Andaba leyendo Yo, adicto, el libro de Javier Giner sobre la cocaína y su enganches, y pensando en mis propias adicciones, cuando alguien dejó caer, en una conferencia de psicoanálisis, una de esas ideas que se te quedan colgadas del pelo y las orejas como diminutos simios invisibles. Dijo el orador que, pese a que la etimología de ‘adicción’ viene del latín ‘addictus’, es decir, «persona que le es entregada a otra por dictado judicial» (lo que a fin de cuentas significaba ‘esclavo’ en el contexto de Roma), podemos acercarnos a esta palabra por un camino más retorcido y sutil.

Desde luego que el adicto es un esclavo: su voluntad no puede eludir unos actos que, dominados por una fuerza superior, lo llevan una y otra vez al vicio que quisiera evitar. Pero si observamos la palabra desde otro ángulo veremos que está compuesta por el prefijo ‘a’ (oposición, carencia) seguido de ‘dicción’ (manera de pronunciar). Es decir: el ‘a-dicto’ será el que no pronuncia, el que está callado, el que no expresa y, por tanto, no transforma en palabras su angustia, no exterioriza su terror y su inquietud, se lo guarda.

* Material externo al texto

From an optimization exercise on the open Yosys and OpenROAD flow, aimed at small area, a short achievable clock period and few clock cycles per item; shortcuts taken in it are not production practice. The RTL was checked by simulation tests, not by an equivalence proof against the original design. Power is estimated from default activity; no workload was simulated.

==> design/flow/design.v <==
module alu_multicycle #(
  parameter int WORD_SIZE = 32
) (
  input  logic                 clk,
  input  logic                 reset,
  input  logic                 start,
  input  logic [3:0]           alu_ctr,
  input  logic [WORD_SIZE-1:0] R2,
  input  logic [WORD_SIZE-1:0] R3,
  output logic [WORD_SIZE-1:0] alu_out,
  output logic [WORD_SIZE-1:0] hi_out,
  output logic                 zero,
  output logic                 div_zero,
  output logic                 busy,
  output logic                 done
);
  localparam int W = WORD_SIZE;
  localparam logic [3:0] OP_AND  = 4'b0000;
  localparam logic [3:0] OP_ADD  = 4'b0001;
  localparam logic [3:0] OP_SUB  = 4'b0010;
  localparam logic [3:0] OP_XOR  = 4'b0011;
  localparam logic [3:0] OP_NOR  = 4'b0100;
  localparam logic [3:0] OP_OR   = 4'b0101;
  localparam logic [3:0] OP_SLT  = 4'b0110;
  localparam logic [3:0] OP_SLTU = 4'b0111;
  localparam logic [3:0] OP_SLL  = 4'b1000;
  localparam logic [3:0] OP_SRL  = 4'b1001;
  localparam logic [3:0] OP_SRA  = 4'b1010;
  localparam logic [3:0] OP_MULU = 4'b1100;
  localparam logic [3:0] OP_DIVU = 4'b1101;
  localparam logic [1:0] S_IDLE = 2'd0;
  localparam logic [1:0] S_MUL  = 2'd1;
  localparam logic [1:0] S_DIV  = 2'd2;
  function automatic logic [5:0] lzc32(input logic [31:0] v);
    logic [15:0] v1; logic [15:0] p1;           
    logic [7:0]  v2; logic [15:0] p2;           
    logic [3:0]  v3; logic [11:0] p3;           
    logic [1:0]  v4; logic [7:0]  p4;           
    logic [4:0]  p5;
    for (int i = 0; i < 16; i++) begin
      v1[i] = v[2*i+1] | v[2*i];
      p1[i] = ~v[2*i+1];
    end
    for (int i = 0; i < 8; i++) begin
      v2[i] = v1[2*i+1] | v1[2*i];
      p2[2*i +: 2] = v1[2*i+1] ? {1'b0, p1[2*i+1]} : {1'b1, p1[2*i]};
    end
    for (int i = 0; i < 4; i++) begin
      v3[i] = v2[2*i+1] | v2[2*i];
      p3[3*i +: 3] = v2[2*i+1] ? {1'b0, p2[2*(2*i+1) +: 2]} : {1'b1, p2[2*(2*i) +: 2]};
    end
    for (int i = 0; i < 2; i++) begin
      v4[i] = v3[2*i+1] | v3[2*i];
      p4[4*i +: 4] = v3[2*i+1] ? {1'b0, p3[3*(2*i+1) +: 3]} : {1'b1, p3[3*(2*i) +: 3]};
    end
    p5 = v4[1] ? {1'b0, p4[7:4]} : {1'b1, p4[3:0]};
    lzc32 = (v4[1] | v4[0]) ? {1'b0, p5} : 6'd32;
  endfunction
  function automatic logic [40:0] add40(input logic [39:0] a, input logic [39:0] b, input logic cin);
    logic [39:0] g, p, gg, pp;
    logic [40:0] s;
    g  = a & b;
    p  = a ^ b;
    gg = g;
    pp = p;
    gg[0] = g[0] | (p[0] & cin);
    for (int l = 0; l < 6; l++) begin
      for (int i = 0; i < 40; i++) begin
        if (((i >> l) & 1) == 1) begin
          gg[i] = gg[i] | (pp[i] & gg[((i >> l) << l) - 1]);
          pp[i] = pp[i] & pp[((i >> l) << l) - 1];
        end
      end
    end
    s[0] = p[0] ^ cin;
    for (int i = 1; i < 40; i++) s[i] = p[i] ^ gg[i-1];
    s[40] = gg[39];
    add40 = s;
  endfunction
  function automatic logic [31:0] rev32(input logic [31:0] v);
    for (int i = 0; i < 32; i++) rev32[i] = v[31-i];
  endfunction
  logic [1:0]   state_q;
  logic [4:0]   cnt_q;
  logic [W-1:0] h_q, l_q;
  logic [W:0]   x_q;         
  logic [W-1:0] y_q;         
  logic [4:0]   dig_q;       
  logic         done_q, dz_q;
  logic [W:0]   sub_w;
  logic         ltu, lts;
  logic [W-1:0] single_res;
  logic [4:0]   shamt;
  logic         sh_left;
  logic [W-1:0] sh_in, sh_out, sh_res;
  logic        as_sub;
  logic [40:0] as_f;
  assign as_sub = (alu_ctr != OP_ADD);
  assign as_f   = add40({8'h00, R2}, {{8{as_sub}}, R3 ^ {W{as_sub}}}, as_sub);
  assign sub_w  = as_f[W:0];
  assign ltu   = sub_w[W];     
  assign lts   = (R2[W-1] ^ R3[W-1]) ? R2[W-1] : ltu;
  assign shamt = R3[4:0];
  assign sh_left = ~alu_ctr[0] & ~alu_ctr[1];
  assign sh_in   = sh_left ? rev32(R2) : R2;
  assign sh_out  = $unsigned($signed({alu_ctr[1] & R2[W-1], sh_in}) >>> shamt);
  assign sh_res  = sh_left ? rev32(sh_out) : sh_out;
  always_comb begin
    case (alu_ctr)
      OP_AND:  single_res = R2 & R3;
      OP_ADD:  single_res = as_f[W-1:0];
      OP_SUB:  single_res = sub_w[W-1:0];
      OP_XOR:  single_res = R2 ^ R3;
      OP_NOR:  single_res = ~(R2 | R3);
      OP_OR:   single_res = R2 | R3;
      OP_SLT:  single_res = {{(W-1){1'b0}}, lts};
      OP_SLTU: single_res = {{(W-1){1'b0}}, ltu};
      OP_SLL, OP_SRL, OP_SRA: single_res = sh_res;
      default: single_res = '0;
    endcase
  end
  logic [5:0]   lz_a, lz_b;
  logic         mul_swap;         
  logic [W-1:0] mcand;
  logic [2:0]   mlz;              
  logic         mul_zero;
  logic [5:0]   dshift_w;
  logic         div_short;        
  logic [W-1:0] mplier;
  logic [2:0]   mtop;             
  logic [4:0]   mdig;
  logic [W:0]   mplier_x, y_x;
  logic [W:0]   div_al;
  assign lz_a     = lzc32(R2);
  assign lz_b     = lzc32(R3);
  assign mul_swap = (lz_a[5:2] > lz_b[5:2]);
  assign mcand    = mul_swap ? R3 : R2;
  assign mlz      = mul_swap ? lz_a[4:2] : lz_b[4:2];
  assign mul_zero = lz_a[5] | lz_b[5];
  assign dshift_w  = lz_b - lz_a;
  assign div_short = (lz_a > lz_b);
  assign mplier   = mul_swap ? R2 : R3;
  assign mtop     = ~mlz;
  assign mplier_x = {mplier, 1'b0};
  assign mdig     = mplier_x[4*mtop +: 5];
  assign div_al   = {1'b0, R3} << (dshift_w[4:0] | 5'd1);
  logic [40:0]  mul_f;
  logic [4:0]   mul_w;
  logic         b1_neg, b1_one, b1_two, b0_neg, b0_one, b0_two;
  logic [32:0]  b1_mag, b0_mag;
  logic [39:0]  mul_r0, mul_r1, mul_r2, mul_s, mul_c;
  logic [2:0]   mul_cy;
  logic [W-6:0] mul_up, mul_up_inc, mul_up_dec;
  logic [W-1:0] mul_h, mul_l;
  assign mul_w  = dig_q;
  assign y_x    = {y_q, 1'b0};
  assign b1_neg = mul_w[4] & ~(mul_w[3] & mul_w[2]);
  assign b1_one = mul_w[3] ^ mul_w[2];
  assign b1_two = (mul_w[4] & ~mul_w[3] & ~mul_w[2]) | (~mul_w[4] & mul_w[3] & mul_w[2]);
  assign b0_neg = mul_w[2] & ~(mul_w[1] & mul_w[0]);
  assign b0_one = mul_w[1] ^ mul_w[0];
  assign b0_two = (mul_w[2] & ~mul_w[1] & ~mul_w[0]) | (~mul_w[2] & mul_w[1] & mul_w[0]);
  assign b1_mag = ({33{b1_one}} & {1'b0, x_q[W-1:0]}) | ({33{b1_two}} & {x_q[W-1:0], 1'b0});
  assign b0_mag = ({33{b0_one}} & {1'b0, x_q[W-1:0]}) | ({33{b0_two}} & {x_q[W-1:0], 1'b0});
  assign mul_r0 = {3'b000, h_q[0], l_q, 1'b0, b1_neg, 1'b0, b0_neg};
  assign mul_r1 = {40{b0_neg}} ^ {7'b0, b0_mag};
  assign mul_r2 = {{38{b1_neg}} ^ {5'b0, b1_mag}, 2'b00};
  assign mul_s  = mul_r0 ^ mul_r1 ^ mul_r2;
  assign mul_c  = {(mul_r0[38:0] & mul_r1[38:0]) | (mul_r0[38:0] & mul_r2[38:0]) | (mul_r1[38:0] & mul_r2[38:0]), 1'b0};
  assign mul_f  = add40(mul_s, mul_c, 1'b0);
  assign mul_cy     = mul_f[39:37];
  assign mul_up     = h_q[W-5:1];
  assign mul_up_inc = mul_up + 1'b1;
  assign mul_up_dec = mul_up - 1'b1;
  assign mul_h      = {mul_cy[2] ? mul_up_dec : mul_cy[0] ? mul_up_inc : mul_up, mul_f[36:32]};
  assign mul_l      = mul_f[31:0];
  logic [39:0] dv_a, dv_b, dv_c, dv_s, dv_cy;
  logic [40:0] div_f1, div_f2a, div_f2b;
  logic        div_q1, div_q2;
  logic [W-1:0] div_r2;
  assign dv_a    = {8'h00, h_q};
  assign dv_b    = {7'h7F, ~x_q};
  assign dv_c    = {8'hFF, ~x_q[W:1]};
  assign dv_s    = dv_a ^ dv_b ^ dv_c;
  assign dv_cy   = {(dv_a[38:0] & dv_b[38:0]) | (dv_a[38:0] & dv_c[38:0]) | (dv_b[38:0] & dv_c[38:0]), 1'b1};
  assign div_f1  = add40(dv_a, dv_b, 1'b1);
  assign div_f2a = add40(dv_a, dv_c, 1'b1);
  assign div_f2b = add40(dv_s, dv_cy, 1'b1);
  assign div_q1  = ~div_f1[39];
  assign div_q2  = div_q1 ? ~div_f2b[39] : ~div_f2a[39];
  always_comb begin
    case ({div_q1, div_q2})
      2'b00:   div_r2 = h_q;
      2'b01:   div_r2 = div_f2a[W-1:0];
      2'b10:   div_r2 = div_f1[W-1:0];
      default: div_r2 = div_f2b[W-1:0];
    endcase
  end
  logic last;
  assign last = (cnt_q == 5'd0);
  always_ff @(posedge clk) begin
    if (reset) begin
      state_q <= S_IDLE;
      done_q  <= 1'b0;
    end else begin
      done_q <= 1'b0;
      case (state_q)
        S_IDLE: if (start) begin
          case (alu_ctr)
            OP_MULU: begin
              if (!mul_zero) state_q <= S_MUL;
              else done_q <= 1'b1;
            end
            OP_DIVU: begin
              if (!(lz_b[5] | div_short)) state_q <= S_DIV;
              else done_q <= 1'b1;
            end
            default: done_q <= 1'b1;
          endcase
        end
        S_MUL, S_DIV: if (last) begin
          state_q <= S_IDLE;
          done_q  <= 1'b1;
        end
        default: state_q <= S_IDLE;
      endcase
    end
  end
  always_ff @(posedge clk) begin
    case (state_q)
      S_MUL: begin
        h_q   <= mul_h;
        l_q   <= mul_l;
        dig_q <= y_x[4*(cnt_q[2:0] - 3'd1) +: 5];
        cnt_q <= cnt_q - 5'd1;
      end
      S_DIV: begin
        h_q   <= div_r2;
        l_q   <= {l_q[W-3:0], div_q1, div_q2};
        x_q   <= x_q >> 2;
        cnt_q <= cnt_q - 5'd1;
      end
      default: begin
        dz_q <= 1'b0;
        case (alu_ctr)
          OP_MULU: begin
            h_q   <= '0;
            l_q   <= mdig[4] ? mcand : '0;
            x_q   <= {1'b0, mcand};
            y_q   <= mplier;
            dig_q <= mdig;
            cnt_q <= {2'b00, mtop};
          end
          OP_DIVU: begin
            x_q   <= div_al;
            cnt_q <= {1'b0, dshift_w[4:1]};
            h_q   <= R2;
            l_q   <= {W{lz_b[5]}};
            dz_q  <= lz_b[5];
          end
          default: begin
            l_q <= single_res;
            h_q <= '0;
          end
        endcase
      end
    endcase
  end
  assign alu_out  = l_q;
  assign hi_out   = h_q;
  assign zero     = (l_q == '0);
  assign div_zero = dz_q;
  assign done     = done_q;
  assign busy     = (state_q != S_IDLE);
endmodule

Me sentí identificado con este punto de vista pues soy de natural adicto y compulsivo, y es cierto que en mis fases agudas de enganche a sustancias, videojuegos o pantallas, lo que me pasa es que me callo. Angustias sordas y amorfas se amontonan dentro de mi cabeza, taponan todas las salidas y la voluntad sale disparada camino de lo único que parece calmar el ánimo: la compulsión. Ni hablo con mis amigos, ni con mi pareja, ni con mi familia. En todo caso ladro en las redes, doy otra calada, y sigo ladrando. El grito de Münch como foto de perfil.

El silencio alimenta la angustia, la engorda. Y la compulsión la anestesia. De esta forma, en un círculo vicioso (nunca mejor dicho) la angustia sigue creciendo en la compulsión, pero no muerde porque la compulsión la duerme. Si de pronto enseña los dientes, una nueva bocanada de vicio vuelve a dormirla. Y por eso el adicto, mientras se entrega a su vicio, siempre está callado y absorto.

Prueba a hablarle a un adicto en plena compulsión, prueba a apartar a tu hijo o a tu marido, a tu hermano, a tu amigo un instante de la pantalla, prueba a pedirle que te diga lo que siente, lo que piensa. Te ladrará. Te mandará al carajo. O pasará de ti, ni caso. Porque las palabras despertarían esa angustia monstruosa que la compulsión ha anestesiado. Por eso a ciertos esclavos romanos les arrancaban la lengua.